Information supplied START

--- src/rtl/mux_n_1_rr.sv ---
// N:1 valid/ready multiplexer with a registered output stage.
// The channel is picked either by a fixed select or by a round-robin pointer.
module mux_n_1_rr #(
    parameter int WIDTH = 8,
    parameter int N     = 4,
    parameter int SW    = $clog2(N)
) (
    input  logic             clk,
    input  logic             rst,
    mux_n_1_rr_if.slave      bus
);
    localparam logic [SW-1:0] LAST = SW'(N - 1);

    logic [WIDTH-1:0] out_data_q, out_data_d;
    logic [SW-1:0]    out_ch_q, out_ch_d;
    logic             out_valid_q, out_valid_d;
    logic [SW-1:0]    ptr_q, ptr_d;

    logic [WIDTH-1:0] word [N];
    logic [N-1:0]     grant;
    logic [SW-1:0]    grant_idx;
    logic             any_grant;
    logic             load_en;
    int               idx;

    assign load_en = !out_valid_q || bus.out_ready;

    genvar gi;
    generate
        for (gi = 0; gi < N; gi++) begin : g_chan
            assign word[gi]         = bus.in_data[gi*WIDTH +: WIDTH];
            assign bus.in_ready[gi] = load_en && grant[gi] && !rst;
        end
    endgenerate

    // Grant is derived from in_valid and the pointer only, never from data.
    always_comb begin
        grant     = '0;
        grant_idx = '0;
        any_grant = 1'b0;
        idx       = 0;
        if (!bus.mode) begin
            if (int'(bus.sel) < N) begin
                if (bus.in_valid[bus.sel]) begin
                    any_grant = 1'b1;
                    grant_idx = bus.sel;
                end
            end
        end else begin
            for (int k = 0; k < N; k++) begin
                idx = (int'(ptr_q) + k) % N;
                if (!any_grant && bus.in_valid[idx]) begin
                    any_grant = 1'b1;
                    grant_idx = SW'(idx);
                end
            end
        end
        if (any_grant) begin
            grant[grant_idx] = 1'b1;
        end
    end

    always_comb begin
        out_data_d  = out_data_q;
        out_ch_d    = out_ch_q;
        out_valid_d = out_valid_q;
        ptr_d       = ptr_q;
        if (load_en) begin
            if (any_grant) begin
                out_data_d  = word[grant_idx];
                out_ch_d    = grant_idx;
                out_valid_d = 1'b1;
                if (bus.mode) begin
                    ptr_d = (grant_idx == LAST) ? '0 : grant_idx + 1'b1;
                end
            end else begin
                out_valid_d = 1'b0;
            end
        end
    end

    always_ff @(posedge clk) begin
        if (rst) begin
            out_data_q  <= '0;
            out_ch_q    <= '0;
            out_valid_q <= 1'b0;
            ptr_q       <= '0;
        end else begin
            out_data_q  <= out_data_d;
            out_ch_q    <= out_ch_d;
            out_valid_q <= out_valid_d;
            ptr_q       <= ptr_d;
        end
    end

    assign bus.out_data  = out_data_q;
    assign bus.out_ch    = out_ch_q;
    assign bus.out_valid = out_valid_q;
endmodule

Information supplied END
Information supplied START

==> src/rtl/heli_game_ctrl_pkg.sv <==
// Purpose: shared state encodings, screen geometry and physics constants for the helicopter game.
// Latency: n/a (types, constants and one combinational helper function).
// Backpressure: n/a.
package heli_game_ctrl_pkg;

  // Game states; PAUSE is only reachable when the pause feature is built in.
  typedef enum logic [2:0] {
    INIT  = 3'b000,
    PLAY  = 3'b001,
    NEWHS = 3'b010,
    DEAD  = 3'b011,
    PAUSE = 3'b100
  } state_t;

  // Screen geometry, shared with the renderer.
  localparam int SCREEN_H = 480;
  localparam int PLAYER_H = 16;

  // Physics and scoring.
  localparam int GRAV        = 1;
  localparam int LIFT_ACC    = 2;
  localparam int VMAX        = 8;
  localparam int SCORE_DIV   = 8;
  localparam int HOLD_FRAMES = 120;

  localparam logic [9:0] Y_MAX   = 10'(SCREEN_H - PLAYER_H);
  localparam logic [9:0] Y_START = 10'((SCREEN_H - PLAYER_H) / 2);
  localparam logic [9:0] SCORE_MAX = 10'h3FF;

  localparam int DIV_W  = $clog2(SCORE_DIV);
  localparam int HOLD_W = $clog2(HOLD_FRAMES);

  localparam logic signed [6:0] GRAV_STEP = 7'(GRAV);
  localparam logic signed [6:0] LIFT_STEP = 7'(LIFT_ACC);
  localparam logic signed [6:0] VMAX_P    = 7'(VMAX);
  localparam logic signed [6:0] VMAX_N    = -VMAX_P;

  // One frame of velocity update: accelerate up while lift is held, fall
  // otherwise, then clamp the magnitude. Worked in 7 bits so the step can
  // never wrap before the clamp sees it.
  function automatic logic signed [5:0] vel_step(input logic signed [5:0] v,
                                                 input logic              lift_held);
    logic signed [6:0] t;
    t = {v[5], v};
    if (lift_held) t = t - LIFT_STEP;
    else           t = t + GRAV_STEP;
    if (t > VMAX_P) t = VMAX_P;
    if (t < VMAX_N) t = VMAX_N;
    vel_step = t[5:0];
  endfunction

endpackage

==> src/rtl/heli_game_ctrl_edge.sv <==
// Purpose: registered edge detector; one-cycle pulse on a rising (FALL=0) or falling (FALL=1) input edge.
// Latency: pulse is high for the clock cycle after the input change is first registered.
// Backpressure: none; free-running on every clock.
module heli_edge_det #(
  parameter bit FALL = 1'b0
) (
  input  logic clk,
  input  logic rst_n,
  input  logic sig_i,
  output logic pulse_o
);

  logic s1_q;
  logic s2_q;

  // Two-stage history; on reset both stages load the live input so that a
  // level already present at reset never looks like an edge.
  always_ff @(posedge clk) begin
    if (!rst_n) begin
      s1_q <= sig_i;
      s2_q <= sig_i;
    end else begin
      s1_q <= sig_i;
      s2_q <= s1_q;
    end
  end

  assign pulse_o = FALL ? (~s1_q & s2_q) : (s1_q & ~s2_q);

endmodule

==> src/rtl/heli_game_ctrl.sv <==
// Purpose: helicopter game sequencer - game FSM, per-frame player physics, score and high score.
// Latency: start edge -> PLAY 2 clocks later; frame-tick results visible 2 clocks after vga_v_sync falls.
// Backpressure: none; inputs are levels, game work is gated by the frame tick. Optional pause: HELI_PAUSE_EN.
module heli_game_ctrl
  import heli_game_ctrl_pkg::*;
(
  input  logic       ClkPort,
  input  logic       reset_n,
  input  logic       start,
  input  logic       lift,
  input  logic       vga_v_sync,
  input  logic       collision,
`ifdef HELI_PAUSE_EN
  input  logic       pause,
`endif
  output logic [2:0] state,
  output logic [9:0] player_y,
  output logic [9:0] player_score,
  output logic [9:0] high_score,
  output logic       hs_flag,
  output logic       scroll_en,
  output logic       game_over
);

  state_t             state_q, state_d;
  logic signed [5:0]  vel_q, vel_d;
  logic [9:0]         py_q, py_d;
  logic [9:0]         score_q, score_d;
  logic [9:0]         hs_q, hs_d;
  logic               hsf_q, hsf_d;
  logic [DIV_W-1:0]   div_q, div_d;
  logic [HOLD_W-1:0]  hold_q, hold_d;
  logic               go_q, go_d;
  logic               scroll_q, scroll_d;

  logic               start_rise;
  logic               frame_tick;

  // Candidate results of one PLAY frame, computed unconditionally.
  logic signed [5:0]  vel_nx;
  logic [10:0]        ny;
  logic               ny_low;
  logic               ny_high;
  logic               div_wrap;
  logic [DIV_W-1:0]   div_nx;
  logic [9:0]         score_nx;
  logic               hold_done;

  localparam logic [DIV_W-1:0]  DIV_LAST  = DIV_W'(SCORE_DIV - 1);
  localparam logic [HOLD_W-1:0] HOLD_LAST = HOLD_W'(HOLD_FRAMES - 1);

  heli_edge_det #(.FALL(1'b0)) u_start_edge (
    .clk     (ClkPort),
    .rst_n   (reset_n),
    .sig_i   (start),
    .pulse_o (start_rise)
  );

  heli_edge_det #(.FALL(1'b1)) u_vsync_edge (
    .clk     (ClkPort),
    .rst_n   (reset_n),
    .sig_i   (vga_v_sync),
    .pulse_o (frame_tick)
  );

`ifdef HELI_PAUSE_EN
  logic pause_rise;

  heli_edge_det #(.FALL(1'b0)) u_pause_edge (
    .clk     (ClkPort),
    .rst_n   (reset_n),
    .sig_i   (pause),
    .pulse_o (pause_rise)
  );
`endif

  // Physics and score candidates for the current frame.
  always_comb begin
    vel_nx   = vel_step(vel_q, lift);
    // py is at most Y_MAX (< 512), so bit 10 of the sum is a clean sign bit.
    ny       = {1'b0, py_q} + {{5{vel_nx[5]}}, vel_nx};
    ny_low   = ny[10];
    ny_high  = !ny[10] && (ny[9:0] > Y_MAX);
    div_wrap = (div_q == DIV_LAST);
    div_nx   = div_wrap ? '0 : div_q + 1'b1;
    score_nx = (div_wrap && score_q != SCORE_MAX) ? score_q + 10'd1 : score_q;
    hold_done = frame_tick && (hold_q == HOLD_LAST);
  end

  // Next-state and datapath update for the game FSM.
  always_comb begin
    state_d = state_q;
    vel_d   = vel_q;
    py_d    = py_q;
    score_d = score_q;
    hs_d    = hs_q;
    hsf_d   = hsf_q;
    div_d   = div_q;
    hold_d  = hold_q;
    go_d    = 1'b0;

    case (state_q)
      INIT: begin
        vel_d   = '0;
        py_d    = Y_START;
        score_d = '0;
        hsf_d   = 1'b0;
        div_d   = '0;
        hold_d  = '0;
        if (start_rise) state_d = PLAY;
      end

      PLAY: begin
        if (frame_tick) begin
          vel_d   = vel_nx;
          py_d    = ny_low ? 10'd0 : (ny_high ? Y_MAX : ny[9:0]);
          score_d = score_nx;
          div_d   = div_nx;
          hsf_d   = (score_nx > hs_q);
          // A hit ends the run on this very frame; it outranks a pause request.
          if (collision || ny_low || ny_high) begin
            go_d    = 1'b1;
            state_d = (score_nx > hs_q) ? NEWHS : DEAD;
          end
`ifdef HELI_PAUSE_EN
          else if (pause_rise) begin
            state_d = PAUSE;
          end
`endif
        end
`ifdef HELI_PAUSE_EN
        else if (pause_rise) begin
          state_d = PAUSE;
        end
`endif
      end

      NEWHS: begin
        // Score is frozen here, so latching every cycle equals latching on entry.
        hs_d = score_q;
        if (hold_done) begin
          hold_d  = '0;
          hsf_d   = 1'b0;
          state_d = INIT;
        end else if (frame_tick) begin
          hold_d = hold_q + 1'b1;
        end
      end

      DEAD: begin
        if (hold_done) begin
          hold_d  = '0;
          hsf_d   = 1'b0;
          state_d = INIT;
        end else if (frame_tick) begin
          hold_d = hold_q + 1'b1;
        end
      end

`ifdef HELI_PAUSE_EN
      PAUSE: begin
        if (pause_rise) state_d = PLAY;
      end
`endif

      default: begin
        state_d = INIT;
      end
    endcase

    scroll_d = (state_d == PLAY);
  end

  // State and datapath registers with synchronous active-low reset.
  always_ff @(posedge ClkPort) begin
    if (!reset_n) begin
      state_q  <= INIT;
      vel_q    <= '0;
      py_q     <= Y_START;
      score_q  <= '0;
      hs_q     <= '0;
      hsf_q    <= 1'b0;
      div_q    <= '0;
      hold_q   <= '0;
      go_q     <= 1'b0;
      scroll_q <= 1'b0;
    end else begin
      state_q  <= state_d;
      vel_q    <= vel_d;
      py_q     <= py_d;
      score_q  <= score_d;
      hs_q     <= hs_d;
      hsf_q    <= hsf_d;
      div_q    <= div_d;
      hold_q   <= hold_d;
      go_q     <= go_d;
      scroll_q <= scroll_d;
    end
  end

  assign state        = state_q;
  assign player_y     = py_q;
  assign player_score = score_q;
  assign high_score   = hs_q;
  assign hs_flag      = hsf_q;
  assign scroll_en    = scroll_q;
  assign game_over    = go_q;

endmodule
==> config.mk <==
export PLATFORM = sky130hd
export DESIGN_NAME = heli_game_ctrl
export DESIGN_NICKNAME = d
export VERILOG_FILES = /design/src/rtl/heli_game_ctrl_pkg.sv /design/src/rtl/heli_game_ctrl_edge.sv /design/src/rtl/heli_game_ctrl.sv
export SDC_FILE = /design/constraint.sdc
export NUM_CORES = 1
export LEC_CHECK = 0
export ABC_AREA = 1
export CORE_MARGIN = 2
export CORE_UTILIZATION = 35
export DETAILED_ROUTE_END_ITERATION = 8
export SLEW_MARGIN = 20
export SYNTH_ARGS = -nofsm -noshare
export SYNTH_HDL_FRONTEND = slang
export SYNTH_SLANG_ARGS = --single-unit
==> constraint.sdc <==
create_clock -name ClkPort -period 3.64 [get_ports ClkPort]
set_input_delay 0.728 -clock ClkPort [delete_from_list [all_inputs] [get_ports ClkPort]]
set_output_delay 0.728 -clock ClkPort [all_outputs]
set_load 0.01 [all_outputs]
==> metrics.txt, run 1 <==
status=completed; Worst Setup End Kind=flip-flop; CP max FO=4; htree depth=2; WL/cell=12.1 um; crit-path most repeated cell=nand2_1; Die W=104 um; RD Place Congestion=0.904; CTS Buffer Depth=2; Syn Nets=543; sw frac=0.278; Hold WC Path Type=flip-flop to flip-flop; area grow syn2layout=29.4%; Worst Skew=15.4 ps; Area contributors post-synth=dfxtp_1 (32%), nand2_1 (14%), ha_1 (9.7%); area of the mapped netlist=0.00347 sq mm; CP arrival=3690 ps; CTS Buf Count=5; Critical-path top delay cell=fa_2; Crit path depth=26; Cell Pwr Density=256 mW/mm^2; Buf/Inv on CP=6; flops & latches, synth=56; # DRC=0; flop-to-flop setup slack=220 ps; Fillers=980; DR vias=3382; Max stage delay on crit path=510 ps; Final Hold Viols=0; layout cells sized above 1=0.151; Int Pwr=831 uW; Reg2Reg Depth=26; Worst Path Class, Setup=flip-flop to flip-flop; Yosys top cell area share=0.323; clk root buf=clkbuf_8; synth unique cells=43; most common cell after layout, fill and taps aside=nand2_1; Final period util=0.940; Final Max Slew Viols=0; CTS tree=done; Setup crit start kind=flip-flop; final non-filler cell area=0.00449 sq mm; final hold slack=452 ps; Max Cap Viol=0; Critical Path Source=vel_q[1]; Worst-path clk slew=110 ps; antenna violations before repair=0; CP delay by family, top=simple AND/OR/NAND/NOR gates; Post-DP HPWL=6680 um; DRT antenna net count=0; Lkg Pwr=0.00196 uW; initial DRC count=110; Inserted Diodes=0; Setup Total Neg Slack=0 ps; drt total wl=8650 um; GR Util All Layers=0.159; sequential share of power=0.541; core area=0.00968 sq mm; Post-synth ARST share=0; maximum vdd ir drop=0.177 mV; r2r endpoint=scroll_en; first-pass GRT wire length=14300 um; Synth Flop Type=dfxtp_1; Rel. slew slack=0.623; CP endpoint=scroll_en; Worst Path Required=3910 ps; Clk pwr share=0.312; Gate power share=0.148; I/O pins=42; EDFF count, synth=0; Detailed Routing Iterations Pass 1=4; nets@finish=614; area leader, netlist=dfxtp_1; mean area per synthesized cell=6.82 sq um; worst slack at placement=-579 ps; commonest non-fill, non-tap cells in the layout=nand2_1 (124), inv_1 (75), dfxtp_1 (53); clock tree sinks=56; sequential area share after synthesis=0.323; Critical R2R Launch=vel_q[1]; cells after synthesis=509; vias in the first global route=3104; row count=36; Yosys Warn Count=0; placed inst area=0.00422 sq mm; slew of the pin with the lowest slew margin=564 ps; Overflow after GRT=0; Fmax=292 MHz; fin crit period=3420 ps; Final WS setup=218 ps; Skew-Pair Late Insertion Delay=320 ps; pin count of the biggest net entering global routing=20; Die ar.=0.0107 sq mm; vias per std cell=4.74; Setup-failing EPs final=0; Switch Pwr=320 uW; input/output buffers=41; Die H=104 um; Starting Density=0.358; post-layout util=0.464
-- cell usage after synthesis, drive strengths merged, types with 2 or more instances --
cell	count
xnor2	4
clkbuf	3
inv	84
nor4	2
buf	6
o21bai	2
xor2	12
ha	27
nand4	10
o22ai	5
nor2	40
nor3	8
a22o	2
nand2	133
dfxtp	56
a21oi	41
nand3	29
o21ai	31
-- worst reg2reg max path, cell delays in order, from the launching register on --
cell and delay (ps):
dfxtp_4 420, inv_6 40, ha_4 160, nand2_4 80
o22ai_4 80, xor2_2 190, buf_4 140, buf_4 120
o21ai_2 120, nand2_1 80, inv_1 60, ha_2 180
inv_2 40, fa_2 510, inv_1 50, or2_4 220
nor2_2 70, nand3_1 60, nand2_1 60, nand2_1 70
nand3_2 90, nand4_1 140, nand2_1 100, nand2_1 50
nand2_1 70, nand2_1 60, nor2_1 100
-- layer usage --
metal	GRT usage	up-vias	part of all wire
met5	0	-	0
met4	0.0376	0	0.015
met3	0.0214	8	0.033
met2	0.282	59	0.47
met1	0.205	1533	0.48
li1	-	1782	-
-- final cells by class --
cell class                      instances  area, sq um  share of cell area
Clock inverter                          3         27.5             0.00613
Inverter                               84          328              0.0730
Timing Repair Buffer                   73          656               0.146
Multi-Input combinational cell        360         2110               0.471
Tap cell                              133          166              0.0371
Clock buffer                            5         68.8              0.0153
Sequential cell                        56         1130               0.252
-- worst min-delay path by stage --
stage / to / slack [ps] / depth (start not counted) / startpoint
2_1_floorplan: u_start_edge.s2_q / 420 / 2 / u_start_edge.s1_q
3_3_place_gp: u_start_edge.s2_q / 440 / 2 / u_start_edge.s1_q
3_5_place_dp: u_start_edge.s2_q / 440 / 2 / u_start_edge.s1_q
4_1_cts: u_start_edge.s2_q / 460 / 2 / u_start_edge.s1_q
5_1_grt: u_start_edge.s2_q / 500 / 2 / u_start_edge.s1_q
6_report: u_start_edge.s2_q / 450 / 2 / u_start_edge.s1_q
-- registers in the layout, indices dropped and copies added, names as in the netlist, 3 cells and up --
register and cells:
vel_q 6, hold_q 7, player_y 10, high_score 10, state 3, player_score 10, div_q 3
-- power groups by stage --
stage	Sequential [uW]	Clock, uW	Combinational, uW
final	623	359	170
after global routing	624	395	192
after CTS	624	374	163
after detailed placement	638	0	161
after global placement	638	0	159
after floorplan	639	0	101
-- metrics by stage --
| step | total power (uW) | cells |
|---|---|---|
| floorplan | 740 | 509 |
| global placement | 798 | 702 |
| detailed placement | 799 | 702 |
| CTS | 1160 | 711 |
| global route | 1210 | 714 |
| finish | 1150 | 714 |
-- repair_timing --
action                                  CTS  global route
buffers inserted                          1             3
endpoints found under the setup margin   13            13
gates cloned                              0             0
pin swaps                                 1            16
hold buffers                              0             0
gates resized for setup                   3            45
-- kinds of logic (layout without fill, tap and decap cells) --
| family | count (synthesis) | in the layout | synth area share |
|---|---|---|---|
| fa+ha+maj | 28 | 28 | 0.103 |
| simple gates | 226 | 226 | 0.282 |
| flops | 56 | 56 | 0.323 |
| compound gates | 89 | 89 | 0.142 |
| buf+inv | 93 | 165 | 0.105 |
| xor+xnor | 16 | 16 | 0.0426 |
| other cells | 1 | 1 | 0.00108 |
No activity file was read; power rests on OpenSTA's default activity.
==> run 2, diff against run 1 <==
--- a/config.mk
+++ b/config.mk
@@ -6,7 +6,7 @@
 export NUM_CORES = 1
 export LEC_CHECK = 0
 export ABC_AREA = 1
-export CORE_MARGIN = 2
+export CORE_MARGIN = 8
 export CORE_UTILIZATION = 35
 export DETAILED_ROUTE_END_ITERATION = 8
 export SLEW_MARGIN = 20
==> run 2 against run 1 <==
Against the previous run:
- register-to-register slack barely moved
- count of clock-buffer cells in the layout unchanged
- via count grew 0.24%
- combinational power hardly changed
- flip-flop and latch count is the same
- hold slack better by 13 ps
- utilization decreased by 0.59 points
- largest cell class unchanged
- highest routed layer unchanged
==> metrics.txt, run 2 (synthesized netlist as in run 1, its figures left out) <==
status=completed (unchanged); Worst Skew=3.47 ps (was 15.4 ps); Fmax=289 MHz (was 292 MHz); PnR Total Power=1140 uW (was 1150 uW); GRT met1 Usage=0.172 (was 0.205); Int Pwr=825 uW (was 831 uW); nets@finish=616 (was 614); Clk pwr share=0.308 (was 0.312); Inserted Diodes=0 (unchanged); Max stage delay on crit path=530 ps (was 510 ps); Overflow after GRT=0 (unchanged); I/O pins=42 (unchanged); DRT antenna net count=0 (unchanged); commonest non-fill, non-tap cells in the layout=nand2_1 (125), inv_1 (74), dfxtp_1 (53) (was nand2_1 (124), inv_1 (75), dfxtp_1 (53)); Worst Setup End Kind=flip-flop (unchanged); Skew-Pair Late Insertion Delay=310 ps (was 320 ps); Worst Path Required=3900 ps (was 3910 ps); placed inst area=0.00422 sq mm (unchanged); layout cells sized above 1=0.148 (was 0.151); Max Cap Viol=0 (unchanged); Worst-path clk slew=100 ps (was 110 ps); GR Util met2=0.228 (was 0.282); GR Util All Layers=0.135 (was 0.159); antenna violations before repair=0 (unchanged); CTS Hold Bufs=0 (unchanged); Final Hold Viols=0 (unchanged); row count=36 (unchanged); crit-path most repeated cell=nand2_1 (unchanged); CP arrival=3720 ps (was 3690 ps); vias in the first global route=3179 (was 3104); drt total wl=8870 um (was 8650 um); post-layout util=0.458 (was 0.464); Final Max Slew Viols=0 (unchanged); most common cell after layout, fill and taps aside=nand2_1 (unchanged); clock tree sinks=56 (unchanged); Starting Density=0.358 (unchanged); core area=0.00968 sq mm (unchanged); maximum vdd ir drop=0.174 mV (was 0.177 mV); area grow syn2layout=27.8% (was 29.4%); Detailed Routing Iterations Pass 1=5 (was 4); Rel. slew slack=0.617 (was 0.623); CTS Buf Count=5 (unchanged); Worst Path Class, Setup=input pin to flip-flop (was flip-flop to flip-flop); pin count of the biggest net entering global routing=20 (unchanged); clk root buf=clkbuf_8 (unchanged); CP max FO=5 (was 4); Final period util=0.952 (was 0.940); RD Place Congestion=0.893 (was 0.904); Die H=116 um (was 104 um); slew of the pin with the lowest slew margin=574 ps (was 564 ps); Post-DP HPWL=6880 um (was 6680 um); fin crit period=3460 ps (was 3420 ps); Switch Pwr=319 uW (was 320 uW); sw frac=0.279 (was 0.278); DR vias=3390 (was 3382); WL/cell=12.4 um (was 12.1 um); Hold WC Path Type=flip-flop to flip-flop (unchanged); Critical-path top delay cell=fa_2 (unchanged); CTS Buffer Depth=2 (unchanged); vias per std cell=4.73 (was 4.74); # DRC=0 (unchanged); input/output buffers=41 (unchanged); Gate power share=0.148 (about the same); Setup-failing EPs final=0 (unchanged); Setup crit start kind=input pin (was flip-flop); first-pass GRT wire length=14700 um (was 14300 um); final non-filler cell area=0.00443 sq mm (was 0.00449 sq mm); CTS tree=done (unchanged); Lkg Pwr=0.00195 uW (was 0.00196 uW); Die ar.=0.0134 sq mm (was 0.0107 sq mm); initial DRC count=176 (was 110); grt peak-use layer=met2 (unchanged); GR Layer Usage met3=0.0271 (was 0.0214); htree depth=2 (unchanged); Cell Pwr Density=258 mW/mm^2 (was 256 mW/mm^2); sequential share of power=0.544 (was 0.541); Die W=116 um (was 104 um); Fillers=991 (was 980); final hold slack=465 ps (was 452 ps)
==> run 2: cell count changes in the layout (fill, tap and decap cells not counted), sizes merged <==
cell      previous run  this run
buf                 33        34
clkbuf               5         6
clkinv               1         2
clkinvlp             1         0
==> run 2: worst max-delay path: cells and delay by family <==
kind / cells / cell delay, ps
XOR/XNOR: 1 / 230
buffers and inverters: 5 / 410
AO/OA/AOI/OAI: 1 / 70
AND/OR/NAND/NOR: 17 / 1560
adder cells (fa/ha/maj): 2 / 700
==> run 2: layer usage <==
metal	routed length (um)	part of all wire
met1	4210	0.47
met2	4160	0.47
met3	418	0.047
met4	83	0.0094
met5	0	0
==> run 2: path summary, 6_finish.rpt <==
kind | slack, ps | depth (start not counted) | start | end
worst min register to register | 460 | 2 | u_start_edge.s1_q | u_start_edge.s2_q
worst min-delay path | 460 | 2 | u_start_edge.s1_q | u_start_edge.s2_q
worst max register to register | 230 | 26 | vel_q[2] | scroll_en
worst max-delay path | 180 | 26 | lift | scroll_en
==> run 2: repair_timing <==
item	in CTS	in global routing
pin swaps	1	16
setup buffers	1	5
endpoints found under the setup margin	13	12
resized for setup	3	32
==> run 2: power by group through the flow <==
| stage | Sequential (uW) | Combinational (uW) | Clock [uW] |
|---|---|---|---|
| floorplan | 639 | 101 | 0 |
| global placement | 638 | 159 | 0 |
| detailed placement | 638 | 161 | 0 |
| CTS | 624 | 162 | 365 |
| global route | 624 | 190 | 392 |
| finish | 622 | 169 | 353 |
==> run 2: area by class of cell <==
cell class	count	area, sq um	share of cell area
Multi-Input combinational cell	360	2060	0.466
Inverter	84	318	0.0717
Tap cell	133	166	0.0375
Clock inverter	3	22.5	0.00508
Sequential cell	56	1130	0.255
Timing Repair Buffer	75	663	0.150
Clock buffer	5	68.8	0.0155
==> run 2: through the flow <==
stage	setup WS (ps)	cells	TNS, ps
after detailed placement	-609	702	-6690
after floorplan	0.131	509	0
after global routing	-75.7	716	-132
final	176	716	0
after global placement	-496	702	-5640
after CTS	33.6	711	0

Information supplied END

__Assigned task__.
Each line in the data above either holds "collision" or does not. State how many do, as a bare number.

__Exercise solution__.
2